## Aim of the exercise
Every line from the one with "state_q <= IDLE;" to the one with "DIV_X, DIV_Y: begin", including those two, is to be copied exactly; all other lines of the entries below are left out.

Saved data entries
'''

File: src/rtl/centroid_div_ctrl.sv
// rtl/centroid_div_ctrl.sv - per-frame centroid sequencer sharing one restoring divider for SX/S and SY/S
module centroid_div_ctrl #(
    parameter int SUM_S_WIDTH  = 20,
    parameter int SUM_XY_WIDTH = 28
) (
    input  logic                    CLK,
    input  logic                    RST,
    input  logic                    iEN,
    input  logic                    iVSYNC,
    input  logic [SUM_S_WIDTH-1:0]  iSUM_S,
    input  logic [SUM_XY_WIDTH-1:0] iSUM_SX,
    input  logic [SUM_XY_WIDTH-1:0] iSUM_SY,
    input  logic                    iOVR_CLR,
    output logic [SUM_XY_WIDTH-1:0] oQUOTIENT_SX,
    output logic [SUM_XY_WIDTH-1:0] oQUOTIENT_SY,
    output logic                    oVALID,
    output logic                    oBUSY,
    output logic                    oDIV0,
    output logic                    oOVERRUN
);
    localparam int SW = SUM_S_WIDTH;
    localparam int XW = SUM_XY_WIDTH;
    localparam int CW = $clog2(XW);

    typedef enum logic [1:0] {IDLE, DIV_X, DIV_Y, DONE} state_t;

    state_t          state_q, state_d;
    logic            vs_q;
    logic [SW-1:0]   s_q, s_d;
    logic [XW-1:0]   dvd_q, dvd_d;
    logic [XW-1:0]   sy_q, sy_d;
    logic [XW-1:0]   qx_q, qx_d;
    logic [SW:0]     rem_q, rem_d;
    logic [CW-1:0]   cnt_q, cnt_d;
    logic            div0_q, div0_d;
    logic [XW-1:0]   qsx_q, qsx_d;
    logic [XW-1:0]   qsy_q, qsy_d;
    logic            valid_q, valid_d;
    logic            odiv0_q, odiv0_d;
    logic            ovr_q, ovr_d;

    logic            start;
    logic            busy;
    logic            last_bit;
    logic            fits;
    logic [SW:0]     shifted;
    logic [SW:0]     rem_step;
    logic [XW-1:0]   dvd_step;

    assign start    = iVSYNC & ~vs_q & iEN;
    assign busy     = (state_q != IDLE);
    assign last_bit = (cnt_q == CW'(XW - 1));

    // rem_q never exceeds S-1, so a set top bit could only mean rem' > S anyway
    assign shifted  = {rem_q[SW-1:0], dvd_q[XW-1]};
    assign fits     = rem_q[SW] | (shifted >= {1'b0, s_q});
    assign rem_step = fits ? (shifted - {1'b0, s_q}) : shifted;
    assign dvd_step = {dvd_q[XW-2:0], fits};

    always_ff @(posedge CLK) begin
        if (RST) begin
            state_q <= IDLE;
        end else begin
            state_q <= state_d;
        end
    end

    always_comb begin
        state_d = state_q;
        case (state_q)
            IDLE:    if (start) state_d = (iSUM_S == '0) ? DONE : DIV_X;
            DIV_X:   if (last_bit) state_d = DIV_Y;
            DIV_Y:   if (last_bit) state_d = DONE;
            default: state_d = IDLE;
        endcase
    end

    always_comb begin
        s_d     = s_q;
        dvd_d   = dvd_q;
        sy_d    = sy_q;
        qx_d    = qx_q;
        rem_d   = rem_q;
        cnt_d   = cnt_q;
        div0_d  = div0_q;
        qsx_d   = qsx_q;
        qsy_d   = qsy_q;
        valid_d = 1'b0;
        odiv0_d = odiv0_q;
        ovr_d   = (start & busy) ? 1'b1 : (iOVR_CLR ? 1'b0 : ovr_q);
        case (state_q)
            IDLE: begin
                if (start) begin
                    s_d    = iSUM_S;
                    dvd_d  = iSUM_SX;
                    sy_d   = iSUM_SY;
                    rem_d  = '0;
                    cnt_d  = '0;
                    div0_d = (iSUM_S == '0);
                end
            end
            DIV_X, DIV_Y: begin
                rem_d = rem_step;
                dvd_d = dvd_step;
                cnt_d = cnt_q + CW'(1);
                if (last_bit) begin
                    rem_d = '0;
                    cnt_d = '0;
                    // the SY quotient is built in place, so the SX result is parked first
                    if (state_q == DIV_X) begin
                        qx_d  = dvd_step;
                        dvd_d = sy_q;
                    end
                end
            end
            default: begin
                qsx_d   = div0_q ? '0 : qx_q;
                qsy_d   = div0_q ? '0 : dvd_q;
                odiv0_d = div0_q;
                valid_d = 1'b1;
            end
        endcase
    end

    always_ff @(posedge CLK) begin
        if (RST) begin
            vs_q    <= 1'b1;
            s_q     <= '0;
            dvd_q   <= '0;
            sy_q    <= '0;
            qx_q    <= '0;
            rem_q   <= '0;
            cnt_q   <= '0;
            div0_q  <= 1'b0;
            qsx_q   <= '0;
            qsy_q   <= '0;
            valid_q <= 1'b0;
            odiv0_q <= 1'b0;
            ovr_q   <= 1'b0;
        end else begin
            vs_q    <= iVSYNC;
            s_q     <= s_d;
            dvd_q   <= dvd_d;
            sy_q    <= sy_d;
            qx_q    <= qx_d;
            rem_q   <= rem_d;
            cnt_q   <= cnt_d;
            div0_q  <= div0_d;
            qsx_q   <= qsx_d;
            qsy_q   <= qsy_d;
            valid_q <= valid_d;
            odiv0_q <= odiv0_d;
            ovr_q   <= ovr_d;
        end
    end

    always_comb begin
        oQUOTIENT_SX = qsx_q;
        oQUOTIENT_SY = qsy_q;
        oVALID       = valid_q;
        oBUSY        = busy;
        oDIV0        = odiv0_q;
        oOVERRUN     = ovr_q;
    end
endmodule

'''

## Written reply
            state_q <= IDLE;
        end else begin
            state_q <= state_d;
        end
    end

    always_comb begin
        state_d = state_q;
        case (state_q)
            IDLE:    if (start) state_d = (iSUM_S == '0) ? DONE : DIV_X;
            DIV_X:   if (last_bit) state_d = DIV_Y;
            DIV_Y:   if (last_bit) state_d = DONE;
            default: state_d = IDLE;
        endcase
    end

    always_comb begin
        s_d     = s_q;
        dvd_d   = dvd_q;
        sy_d    = sy_q;
        qx_d    = qx_q;
        rem_d   = rem_q;
        cnt_d   = cnt_q;
        div0_d  = div0_q;
        qsx_d   = qsx_q;
        qsy_d   = qsy_q;
        valid_d = 1'b0;
        odiv0_d = odiv0_q;
        ovr_d   = (start & busy) ? 1'b1 : (iOVR_CLR ? 1'b0 : ovr_q);
        case (state_q)
            IDLE: begin
                if (start) begin
                    s_d    = iSUM_S;
                    dvd_d  = iSUM_SX;
                    sy_d   = iSUM_SY;
                    rem_d  = '0;
                    cnt_d  = '0;
                    div0_d = (iSUM_S == '0);
                end
            end
            DIV_X, DIV_Y: begin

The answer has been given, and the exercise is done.